Before training any regression model, we must confirm:
- the target column exists (here: **daily_consumption**)
- columns have reasonable values and types
- there are no unexpected missing values that could break model training


In [63]:

# ============================================================
# Load dataset
# ============================================================

DATA_PATH = "electricity_consumption_based_weather_dataset.csv"
df2 = pd.read_csv(DATA_PATH)

# Since we are told to randomly split the data 70-30, the date becomes
# inconsequential, i.e., not a time series forecasting problem.
df2.drop(columns=["date"], inplace=True)

print("Shape:", df2.shape)
print("\nColumns:")
print(df2.columns.tolist())

display(df2.head())

print("\nSummary statistics:")
display(df2.describe(include="all"))

print("\nMissing values per column:")
display(df2.isna().sum())


Shape: (1433, 5)

Columns:
['AWND', 'PRCP', 'TMAX', 'TMIN', 'daily_consumption']


Unnamed: 0,AWND,PRCP,TMAX,TMIN,daily_consumption
0,2.5,0.0,10.6,5.0,1209.176
1,2.6,0.0,13.3,5.6,3390.46
2,2.4,0.0,15.0,6.7,2203.826
3,2.4,0.0,7.2,2.2,1666.194
4,2.4,0.0,7.2,1.1,2225.748



Summary statistics:


Unnamed: 0,AWND,PRCP,TMAX,TMIN,daily_consumption
count,1418.0,1433.0,1433.0,1433.0,1433.0
mean,2.642313,3.800488,17.187509,9.141242,1561.078061
std,1.140021,10.973436,10.136415,9.028417,606.819667
min,0.0,0.0,-8.9,-14.4,14.218
25%,1.8,0.0,8.9,2.2,1165.7
50%,2.4,0.0,17.8,9.4,1542.65
75%,3.3,1.3,26.1,17.2,1893.608
max,10.2,192.3,39.4,27.2,4773.386



Missing values per column:


Unnamed: 0,0
AWND,15
PRCP,0
TMAX,0
TMIN,0
daily_consumption,0


## Results

Use the Utility Functions to run and evaluate the models

In [64]:
TARGET_COL="daily_consumption"
results = run_models_and_evaluate(
    df2,
    degrees=(1, 2, 3, 4),
    target_col=TARGET_COL,
    top_k_terms=15
    )

display(results)

Unnamed: 0,Model,Train MSE,Train MAE,Train R^2,Test MSE,Test MAE,Test R^2,Train size,Test size
0,Linear Regression,272403.396174,384.465016,0.276,248125.8,375.404537,0.299333,992,426
1,Polynomial Regression (degree=2),264765.769932,379.648753,0.2963,255268.5,379.039083,0.279163,992,426
2,Polynomial Regression (degree=3),259249.53487,375.952901,0.310961,265623.7,385.235167,0.249922,992,426
3,Polynomial Regression (degree=4),251909.339001,372.116566,0.33047,12151490.0,578.642201,-33.313844,992,426


### Part 2 Discussion

• **Best generalizing model:**

Linear regression generalizes the best, with the lowest test MSE (2.48 × 10^5), lowest test MAE (375.4), and highest test R^2 (0.299). This suggests that, given the available features, weather explains only a limited and mostly linear component of daily electricity consumption.

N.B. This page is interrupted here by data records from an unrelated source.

[src/rtl/led_driver_pkg.sv]
// Shared state encoding, word size and colour packing for the LED strip driver
// and its serial bit encoder.
package led_driver_pkg;

  localparam int BITS_PER_LED = 24;

  typedef enum logic [1:0] {
    ST_IDLE,
    ST_FETCH,
    ST_SEND,
    ST_LATCH
  } drv_state_e;

  // WS2812B expects green first, then red, then blue, each byte MSB first.
  function automatic logic [BITS_PER_LED-1:0] pack_grb(input logic [7:0] green,
                                                       input logic [7:0] red,
                                                       input logic [7:0] blue);
    return {green, red, blue};
  endfunction

endpackage

[src/rtl/ws2812_bit_encoder.sv]
// Shifts one 24-bit GRB word out as WS2812B NRZ pulses. A new word can be loaded
// in the word_done cycle so consecutive words run with no gap.
module ws2812_bit_encoder
  import led_driver_pkg::*;
#(
  parameter int BIT_CYCLES = 125,
  parameter int T0H_CYCLES = 40,
  parameter int T1H_CYCLES = 80,
  parameter int TIMER_W    = 13
) (
  input  logic                    clk_led,
  input  logic                    rst,
  input  logic                    load,
  input  logic [BITS_PER_LED-1:0] load_word,
  output logic                    strip_out,
  output logic                    word_done
);

  localparam logic [TIMER_W-1:0] BIT_LAST = TIMER_W'(BIT_CYCLES - 1);
  localparam logic [TIMER_W-1:0] T0H_T    = TIMER_W'(T0H_CYCLES);
  localparam logic [TIMER_W-1:0] T1H_T    = TIMER_W'(T1H_CYCLES);
  localparam logic [4:0]         LAST_BIT = 5'(BITS_PER_LED - 1);

  logic [BITS_PER_LED-1:0] shift_q, shift_d;
  logic [4:0]              bit_cnt_q, bit_cnt_d;
  logic [TIMER_W-1:0]      time_cnt_q, time_cnt_d;
  logic                    active_q, active_d;
  logic                    strip_q, strip_d;
  logic                    bit_end;
  logic [TIMER_W-1:0]      high_time;

  always_comb begin
    shift_d    = shift_q;
    bit_cnt_d  = bit_cnt_q;
    time_cnt_d = time_cnt_q;
    active_d   = active_q;
    bit_end    = active_q && (time_cnt_q == BIT_LAST);
    word_done  = bit_end && (bit_cnt_q == LAST_BIT);

    if (load && (!active_q || word_done)) begin
      shift_d    = load_word;
      bit_cnt_d  = '0;
      time_cnt_d = '0;
      active_d   = 1'b1;
    end else if (bit_end) begin
      if (word_done) begin
        active_d   = 1'b0;
        bit_cnt_d  = '0;
        time_cnt_d = '0;
      end else begin
        shift_d    = {shift_q[BITS_PER_LED-2:0], 1'b0};
        bit_cnt_d  = bit_cnt_q + 5'd1;
        time_cnt_d = '0;
      end
    end else if (active_q) begin
      time_cnt_d = time_cnt_q + TIMER_W'(1);
    end

    // The output is registered from next-state values so each bit's high phase
    // starts on the same edge that selects the bit.
    high_time = shift_d[BITS_PER_LED-1] ? T1H_T : T0H_T;
    strip_d   = active_d && (time_cnt_d < high_time);
  end

  always_ff @(posedge clk_led or posedge rst) begin
    if (rst) begin
      shift_q    <= '0;
      bit_cnt_q  <= '0;
      time_cnt_q <= '0;
      active_q   <= 1'b0;
      strip_q    <= 1'b0;
    end else begin
      shift_q    <= shift_d;
      bit_cnt_q  <= bit_cnt_d;
      time_cnt_q <= time_cnt_d;
      active_q   <= active_d;
      strip_q    <= strip_d;
    end
  end

  assign strip_out = strip_q;

endmodule

[src/rtl/led_buffer_strip_driver.sv]
// Reads LED colours from the colour buffer and streams a full WS2812B frame per
// request, prefetching the next LED while the current one shifts out.
module led_buffer_strip_driver
  import led_driver_pkg::*;
#(
  parameter int NUM_LEDS          = 50,
  parameter int LED_ADDRESS_WIDTH = 10,
  parameter int READ_LATENCY      = 2,
  parameter int BIT_CYCLES        = 125,
  parameter int T0H_CYCLES        = 40,
  parameter int T1H_CYCLES        = 80,
  parameter int RESET_CYCLES      = 6000
) (
  input  logic                         clk_led,
  input  logic                         rst,
  input  logic                         frame_start,
  output logic [LED_ADDRESS_WIDTH-1:0] next_led_request_address,
  input  logic [7:0]                   green_in,
  input  logic [7:0]                   red_in,
  input  logic [7:0]                   blue_in,
  output logic                         strip_out,
  output logic                         busy,
  output logic                         frame_done
);

  localparam int MAX_TIME = (BIT_CYCLES > RESET_CYCLES) ? BIT_CYCLES : RESET_CYCLES;
  localparam int TIMER_W  = $clog2(MAX_TIME);
  localparam int LAT_W    = $clog2(READ_LATENCY + 2);
  localparam int AW       = LED_ADDRESS_WIDTH;

  localparam logic [AW-1:0]      LAST_IDX   = AW'(NUM_LEDS - 1);
  localparam logic [AW-1:0]      ADDR_ONE   = AW'(1);
  localparam logic [LAT_W-1:0]   RD_LAST    = LAT_W'(READ_LATENCY);
  localparam logic [TIMER_W-1:0] LATCH_LAST = TIMER_W'(RESET_CYCLES - 1);

  if (!(NUM_LEDS >= 1 && T0H_CYCLES < T1H_CYCLES && T1H_CYCLES < BIT_CYCLES &&
        READ_LATENCY < BITS_PER_LED * BIT_CYCLES)) begin : g_param_check
    $error("led_buffer_strip_driver: inconsistent timing parameters");
  end

  drv_state_e              state_q, state_d;
  logic [AW-1:0]           addr_q, addr_d;
  logic [AW-1:0]           idx_q, idx_d;
  logic [AW-1:0]           idx_next;
  logic [LAT_W-1:0]        rd_cnt_q, rd_cnt_d;
  logic                    rd_pending_q, rd_pending_d;
  logic [BITS_PER_LED-1:0] stage_q, stage_d;
  logic [TIMER_W-1:0]      latch_cnt_q, latch_cnt_d;
  logic                    busy_q, busy_d;
  logic                    frame_done_q, frame_done_d;
  logic                    enc_load;
  logic [BITS_PER_LED-1:0] enc_word;
  logic                    enc_word_done;

  always_comb begin
    state_d      = state_q;
    addr_d       = addr_q;
    idx_d        = idx_q;
    idx_next     = idx_q + ADDR_ONE;
    rd_cnt_d     = rd_cnt_q;
    rd_pending_d = rd_pending_q;
    stage_d      = stage_q;
    latch_cnt_d  = latch_cnt_q;
    busy_d       = busy_q;
    frame_done_d = 1'b0;
    enc_load     = 1'b0;
    enc_word     = stage_q;

    unique case (state_q)
      ST_IDLE: begin
        // The frame_done cycle still counts as busy for request acceptance.
        if (frame_start && !frame_done_q) begin
          state_d  = ST_FETCH;
          busy_d   = 1'b1;
          addr_d   = '0;
          idx_d    = '0;
          rd_cnt_d = '0;
        end
      end

      ST_FETCH: begin
        if (rd_cnt_q == RD_LAST) begin
          enc_load = 1'b1;
          enc_word = pack_grb(green_in, red_in, blue_in);
          state_d  = ST_SEND;
          if (idx_q != LAST_IDX) begin
            addr_d       = idx_next;
            rd_pending_d = 1'b1;
            rd_cnt_d     = '0;
          end
        end else begin
          rd_cnt_d = rd_cnt_q + LAT_W'(1);
        end
      end

      ST_SEND: begin
        if (rd_pending_q) begin
          if (rd_cnt_q == RD_LAST) begin
            stage_d      = pack_grb(green_in, red_in, blue_in);
            rd_pending_d = 1'b0;
          end else begin
            rd_cnt_d = rd_cnt_q + LAT_W'(1);
          end
        end
        // Next LED is handed over on the last cycle of bit 23, keeping bit timing seamless.
        if (enc_word_done) begin
          if (idx_q == LAST_IDX) begin
            state_d     = ST_LATCH;
            latch_cnt_d = '0;
          end else begin
            enc_load = 1'b1;
            enc_word = stage_q;
            idx_d    = idx_next;
            if (idx_next != LAST_IDX) begin
              addr_d       = idx_next + ADDR_ONE;
              rd_pending_d = 1'b1;
              rd_cnt_d     = '0;
            end
          end
        end
      end

      ST_LATCH: begin
        if (latch_cnt_q == LATCH_LAST) begin
          state_d      = ST_IDLE;
          frame_done_d = 1'b1;
          busy_d       = 1'b0;
          addr_d       = '0;
        end else begin
          latch_cnt_d = latch_cnt_q + TIMER_W'(1);
        end
      end

      default: state_d = ST_IDLE;
    endcase
  end

  always_ff @(posedge clk_led or posedge rst) begin
    if (rst) begin
      state_q      <= ST_IDLE;
      addr_q       <= '0;
      idx_q        <= '0;
      rd_cnt_q     <= '0;
      rd_pending_q <= 1'b0;
      stage_q      <= '0;
      latch_cnt_q  <= '0;
      busy_q       <= 1'b0;
      frame_done_q <= 1'b0;
    end else begin
      state_q      <= state_d;
      addr_q       <= addr_d;
      idx_q        <= idx_d;
      rd_cnt_q     <= rd_cnt_d;
      rd_pending_q <= rd_pending_d;
      stage_q      <= stage_d;
      latch_cnt_q  <= latch_cnt_d;
      busy_q       <= busy_d;
      frame_done_q <= frame_done_d;
    end
  end

  ws2812_bit_encoder #(
    .BIT_CYCLES (BIT_CYCLES),
    .T0H_CYCLES (T0H_CYCLES),
    .T1H_CYCLES (T1H_CYCLES),
    .TIMER_W    (TIMER_W)
  ) u_encoder (
    .clk_led   (clk_led),
    .rst       (rst),
    .load      (enc_load),
    .load_word (enc_word),
    .strip_out (strip_out),
    .word_done (enc_word_done)
  );

  assign next_led_request_address = addr_q;
  assign busy                     = busy_q;
  assign frame_done               = frame_done_q;

endmodule

[config.mk]
export PLATFORM = sky130hd
export DESIGN_NAME = led_buffer_strip_driver
export DESIGN_NICKNAME = d
export VERILOG_FILES = /design/src/rtl/led_driver_pkg.sv /design/src/rtl/ws2812_bit_encoder.sv /design/src/rtl/led_buffer_strip_driver.sv
export SDC_FILE = /design/constraint.sdc
export NUM_CORES = 1
export LEC_CHECK = 0
export CAP_MARGIN = 20
export CELL_PAD_IN_SITES_DETAIL_PLACEMENT = 1
export CELL_PAD_IN_SITES_GLOBAL_PLACEMENT = 2
export CORE_AREA = 2 2 181 130
export CTS_BUF_LIST = sky130_fd_sc_hd__clkbuf_16
export CTS_CLUSTER_SIZE = 8
export DETAILED_ROUTE_END_ITERATION = 8
export DIE_AREA = 0 0 183 132
export DONT_BUFFER_PORTS = 1
export PLACE_DENSITY = 0.57
export SYNTH_ARGS = -nofsm -noshare
export SYNTH_HDL_FRONTEND = slang
export SYNTH_SLANG_ARGS = --single-unit
export TNS_END_PERCENT = 20
[constraint.sdc]
create_clock -name clk_led -period 5.4 [get_ports clk_led]
set_input_delay 1.62 -clock clk_led [delete_from_list [all_inputs] [get_ports clk_led]]
set_output_delay 1.62 -clock clk_led [all_outputs]
set_load 0.1 [all_outputs]
-- Yosys cells after proc, flatten, opt, wreduce, memory -nomap -nowiden
Cells that the tools add are included.
- add/sub/neg operators: 6
- multipliers: 0
- div/mod/pow operators: 0
- $lt $le $gt $ge: 1
- equal/unequal tests: 21
- shift-type cells: 0
- muxes and demuxes: 62
- bitwise logic cells: 0
- reduce and logical (&&, ||, !) cells: 24
- operator list (kind ; number):
    two-way mux 24 bit ; 5
    two-way mux 10 bit ; 9
    two-way mux 13 bit ; 6
    case mux 10 bit (4 select lines) ; 1
    adder 13 x 1 -> 13 bit (second input constant) ; 2
    two-way mux 2 bit ; 13
    case mux 13 bit (2 select lines) ; 1
    adder 10 x 1 -> 10 bit (second input constant) ; 2
    != test 10 x 6 -> 1 bit (second input constant) ; 2
    case mux 10 bit (2 select lines) ; 1
    != test 2 bit (second input constant) ; 9
    two-way mux 1 bit ; 17
    two-way mux 5 bit ; 3
    == test 13 bit (second input constant) ; 1
    == test 13 x 7 -> 1 bit (second input constant) ; 1
    < comparator 13 bit ; 1
    == test 10 x 6 -> 1 bit (second input constant) ; 1
    nonzero test 2 bit ; 5
    AND reduction 3 bit ; 3
    case mux 2 bit (4 select lines) ; 1
    AND reduction 4 bit ; 2
    two-way mux 7 bit ; 1
    AND reduction 7 bit ; 1
    == test 2 bit (second input constant) ; 3
    other kinds (15) ; 23
- flip-flop bits (word level): 108
- latch bits: 0
- bits in writable memories: 0
- ROM bits: 0
- output and inout port bits: 13
- word-level logic and storage cells: 129
- memories kept: 0

-- Logic depth before layout (Yosys ltp)
Gate-level depths: netlist (run 1).
- depth after elaboration: 10
- gate-level depth with buffers: 17

-- Modules after synthesis
From an unflattened synthesis (run 1), not the netlist that was laid out.
- cells, all modules: 606
- area total of the unflattened synthesis: 6158.4 um2
- by module, submodules not included (module ; times used ; cells an instance ; area an instance (um2) ; sequential area each (um2)):
    led_buffer_strip_driver ; 1 ; 391 ; 3867.5 ; 1601.5
    ws2812_bit_encoder ; 1 ; 215 ; 2290.9 ; 1101.1

-- Least setup slack after synthesis (run 1)
No wires, ideal clock.
- path kind: reg-to-reg
- from: reg idx_q[1]
- to: reg u_encoder.strip_q (netlist: u_encoder.strip_out)
- library setup time: 94 ps
- arrival time: 3162 ps
- required time: 5306 ps
- setup slack: 2144 ps
- stages on the path, launching flop included: 18
- path buffers: 3
- path through: dfrtp_1 buf_2 inv_1 ha_1 nor4b_2 and3_1 buf_2 o21ai_0 a31oi_1 buf_2 mux2i_1 inv_1 ha_1 and3_1 nor2b_1 nor3b_1 a31oi_1 a211oi_1
- cells in the longest elaborated chain, start to end: 9
- elaborated cells on any way between the ends: 11
- ends and longest elaborated chain (item ; RTL line ; text):
    start: declaration ; led_buffer_strip_driver.sv:43 ; logic [AW-1:0] idx_q, idx_d;
    start signal: assignment ; led_buffer_strip_driver.sv:152 ; idx_q <= idx_d;
    == test 10 x 6 -> 1 bit ; led_buffer_strip_driver.sv:107 ; if (idx_q == LAST_IDX) begin
    two-way mux 1 bit ; led_buffer_strip_driver.sv:107 ;
    two-way mux 1 bit ; led_buffer_strip_driver.sv:106 ; if (enc_word_done) begin
    case mux 1 bit (2 select lines) ; led_buffer_strip_driver.sv:69 ; unique case (state_q)
    logical AND 1 bit ; ws2812_bit_encoder.sv:40 ; if (load && (!active_q || word_done)) begin
    two-way mux 24 bit ; ws2812_bit_encoder.sv:40 ;
    two-way mux 7 bit ; ws2812_bit_encoder.sv:61 ; high_time = shift_d[BITS_PER_LED-1] ? T1H_T : T0H_T;
    named net u_encoder.high_time[4] ; ws2812_bit_encoder.sv:30 ; logic [TIMER_W-1:0] high_time;
    < comparator 13 bit ; ws2812_bit_encoder.sv:62 ; strip_d = active_d && (time_cnt_d < high_time);
    logical AND 1 bit ; ws2812_bit_encoder.sv:62 ;
    named net u_encoder.strip_d ; ws2812_bit_encoder.sv:28 ; logic strip_q, strip_d;
    end signal: assignment ; ws2812_bit_encoder.sv:77 ; strip_q <= strip_d;
    end: declaration ; ws2812_bit_encoder.sv:28 ;
The timed path passes the listed nets, and every way through them passes these cells.
A chain may end at the register's enable or synchronous reset.

-- Worst setup path after layout (run 1)
- from: reg state_q[0]
- to: reg u_encoder.strip_q (netlist: u_encoder.strip_out)
- cells in the longest elaborated chain, start to end: 7
- elaborated cells on any way between the ends: 11
- ends and longest elaborated chain (item ; RTL line ; text):
    start: declaration ; led_buffer_strip_driver.sv:41 ; drv_state_e state_q, state_d;
    start signal: assignment ; led_buffer_strip_driver.sv:150 ; state_q <= state_d;
    == test 2 bit / == test 2 x 1 -> 1 bit (equally long branches) ; led_buffer_strip_driver.sv:69 ;
    case mux 1 bit (2 select lines) ; led_buffer_strip_driver.sv:69 ;
    logical AND 1 bit ; ws2812_bit_encoder.sv:40 ;
    two-way mux 24 bit (*) ; ws2812_bit_encoder.sv:40 ;
    two-way mux 7 bit (*) ; ws2812_bit_encoder.sv:61 ;
    named net u_encoder.high_time[4] ; ws2812_bit_encoder.sv:30 ;
    < comparator 13 bit (*) ; ws2812_bit_encoder.sv:62 ;
    logical AND 1 bit (*) ; ws2812_bit_encoder.sv:62 ;
    named net u_encoder.strip_d ; ws2812_bit_encoder.sv:28 ;
Mark *: on every way through the listed nets, which the timed path passes. The rest lies on a longest branch.

==> impl_metrics.json, run 1 <==
{
  "post_drt_wl_per_cell_um": 18.5,
  "dieArea_um2": 24200,
  "required_ns": 5.68,
  "final_util_pct": 30.4,
  "drc": 0,
  "final.setup.worst_slack_ns": 1.35,
  "final_antenna_net_count": 0,
  "seq_area_frac_synth_pct": 43.5,
  "top_usage_layer": "met1",
  "final_cell_mix": "108 x dfrtp_1, 89 x nand2_1, 41 x nor2_1",
  "cp-endpoint": "u_encoder.strip_out",
  "report.final.slew_viol_count": 0,
  "multi_input_area_um2": 3260,
  "tightestPinTransition_ns": 0.936,
  "core_um2": 22300,
  "synthCells": 646,
  "first_iter_violations": 186,
  "met3_usage_pct": 3.62,
  "ys.flop_type": "dfrtp_1",
  "synth_top_cell_by_area": "dfrtp_1",
  "hold_viol_final": 0,
  "setup_viol": 0,
  "hold-worst-slack_ns": 0.510,
  "drive_above_1_share_pct": 12.4,
  "cp-end-kind": "flip-flop",
  "rsz0062_at_grt": "no",
  "seq_area_um2": 2700,
  "grtUsageMet2_pct": 21.3,
  "place.port_buffers": 0,
  "powerDensity_nw_per_um2": 458,
  "cts.sinks": 108,
  "fill_cells": 2576,
  "dp_slack_ns": 1.34,
  "fp.dieW_um": 183,
  "path_max_fanout": 30,
  "final_common_cell": "dfrtp_1",
  "ys_top_cells_by_area": "dfrtp_1 44%, mux2_2 6.3%, nand2_1 5.4%, a221o_1 3.9%, ha_1 3.6%",
  "cts_resized": 0,
  "yosys_warnings": 0,
  "grt_pass1_vias": 5036,
  "via_count": 4757,
  "reg2reg_to": "u_encoder.strip_out",
  "htreeDepth": 3,
  "clock_path_buffers": 2,
  "synth.avg_cell_area_um2": 9.61,
  "synth_edf_count": 0,
  "crit_arrival_ns": 4.33,
  "grt-ovfl-total": 0,
  "cts-root-buf": "clkbuf_16",
  "relSlewSlack_pct": 37.6,
  "met1_usage_pct": 22.2,
  "gp_congestion": 0.787,
  "startpoint": "state_q[0]",
  "dr.pass1.iters": 4,
  "grt_start_max_net_pins": 40,
  "postCtsHoldBufs": 0,
  "yosysTopAreaCellShare_pct": 43.5,
  "vdd_drop_max_mv": 0.164,
  "boundaryPins": 40,
  "leakage_nw": 2.80,
  "cts_made_buffers": 9,
  "clk_pin_slew_ns": 0.08,
  "setup-tns-final_ns": 0,
  "r2r_slack_ns": 1.35,
  "grt_antenna_before_repair": 1,
  "crit_type": "reg -> reg",
  "syn_nets": 691,
  "grt_usage_pct": 14.8,
  "dp_hpwl_mm": 11.9,
  "syn-cell-area_um2": 6210,
  "async_flop_share_pct": 100,
  "cts_tree": "done",
  "reg2reg_depth": 14,
  "fin_worst_skew_ns": 0.0108,
  "antenna_cells": 0,
  "yosys_register_bits": 108,
  "fin_nets": 669,
  "r2r-start": "state_q[0]",
  "clock_latency_ns": 0.37,
  "fin_crit_sh_pct": 75.0,
  "grt_pass1_wl_mm": 28.3,
  "cap_violations": 0,
  "start_util_pct": 27.8,
  "die_y_um": 132,
  "area.growth.synth_to_final_pct": 9.35,
  "routed_via_density": 5.19,
  "fin_crit_ns": 4.05,
  "post_cts_buffers": 0,
  "startpoint_type": "flip-flop",
  "design_power_total_w": 0.00311,
  "synth.distinct_cells": 69,
  "finalWirelength_mm": 17.0,
  "rows": 46,
  "max_freq_mhz": 247,
  "hp-class": "reg -> reg",
  "status": "completed"
}
## registers in the layout (all words and copies together) (netlist names), 2 cells and up
signal,cells
stage_q,24
next_led_request_address,10
latch_cnt_q,13
rd_cnt_q,2
idx_q,10
state_q,2
u_encoder.time_cnt_q,13
u_encoder.bit_cnt_q,5
u_encoder.shift_q,24
## final cells by class
cell class | count | area share (%)
Clock inverter | 7 | 1.44
Sequential cell | 108 | 39.8
Tap cell | 288 | 5.31
Clock buffer | 9 | 3.32
Timing Repair Buffer | 10 | 1.11
Multi-Input combinational cell | 477 | 48.0
Inverter | 18 | 1.03
## worst min-delay path by stage
stage	depth (start not counted)	end	slack, ns	from
2_1_floorplan	1	u_encoder.shift_q[22]	0.48	u_encoder.shift_q[22]
3_3_place_gp	1	stage_q[6]	0.49	stage_q[6]
3_5_place_dp	1	stage_q[11]	0.49	stage_q[11]
6_report	1	stage_q[11]	0.51	stage_q[11]
4_1_cts	1	stage_q[11]	0.51	stage_q[11]
5_1_grt	1	stage_q[10]	0.53	stage_q[10]
## per-stage QoR
stage	std cells	instance area, um2
floorplan	646	6210
global placement	900	6460
detailed placement	900	6460
CTS	916	6780
global route	917	6790
finish	917	6790
## layer usage
layer  vias up  part of all wire, %
li1       2275                    -
met1      2412                   53
met2        57                   42
met3        13                  3.8
met4         0                  1.0
met5         -                    0
## cell families after synthesis
family | share of synthesized area [%]
buf+inv | 4.09
compound gates | 16.0
fa+ha+maj | 3.63
flops | 43.5
simple gates | 20.3
mux | 7.98
xor+xnor | 4.52
## cell usage after synthesis, types with 11 or more instances
cell type  number
a21oi_1        38
nor2_1         41
nand2_1        89
dfrtp_1       108
xor2_1         11
o21ai_0        27
a221o_1        24
nor3_1         12
xnor2_1        21
clkbuf_1       25
ha_1           18
inv_1          17
buf_2          12
nand3_1        17
mux2_2         35
## critical path, cell delays in order, from the launching register on
cell      delay, ns
dfrtp_1        0.41
inv_1          0.09
ha_1           0.61
nand2_1        0.26
nor3_1         0.61
a31oi_2        0.05
buf_4          0.26
mux2i_1        0.37
inv_1          0.12
ha_1           0.30
and3_1         0.19
nor2b_1        0.13
nor3b_1        0.22
a31oi_1        0.11
a211oi_1       0.22
## power breakdown
group	internal (W)	switching [W]	total, W	leakage (nW)
clock	0.000410	0.000327	0.000738	0.163
combinational	0.000463	0.000593	0.00106	1.29
sequential	0.00106	0.000258	0.00132	1.35
total	0.00193	0.00118	0.00311	2.80
Note: power is estimated with default switching activity, not from simulation.
==> inputs of run 2 (changes only) <==
clock period = 3.9 ns   (was 5.4 ns; I/O delays follow)
==> run 2 against run 1 <==
Sequential power is 38% higher. Clock-buffer cell count stayed put. Power is 39% higher. Critical endpoint unchanged. Hold slack worse by 0.00069 ns. Register-to-register slack worse by 1.1 ns. Fmax is 12% higher. Wire length is 0.85% lower. Flip-flop and latch count stayed put.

• **Do polynomial models help?**

Polynomial models do not improve test performance. Although electricity consumption can depend nonlinearly on weather (for example, temperature thresholds triggering heating or cooling), the provided weather variables do not support learning these effects reliably, so added polynomial terms do not generalize.

• **Why higher-degree models perform worse:**

As polynomial degree increases, training error decreases (Train R^2 rises from 0.276 to 0.330), while test performance degrades. This is especially clear for the degree-4 model, where Test MSE jumps to 1.21 × 10^7 and Test R^2 drops to −33.31. The widening gap between train and test metrics indicates severe overfitting.

• **Why overall test performance is weak:**

All models have low test R^2 values (at most 0.30), indicating that weather alone does not explain most of the variability in electricity usage. Strong seasonal patterns are likely present, but the random train–test split breaks temporal structure and prevents the models from learning seasonality. In addition, key drivers such as occupancy, behavior, and calendar effects are missing. A temporal split with explicit time-based or seasonal features would be more appropriate for this problem.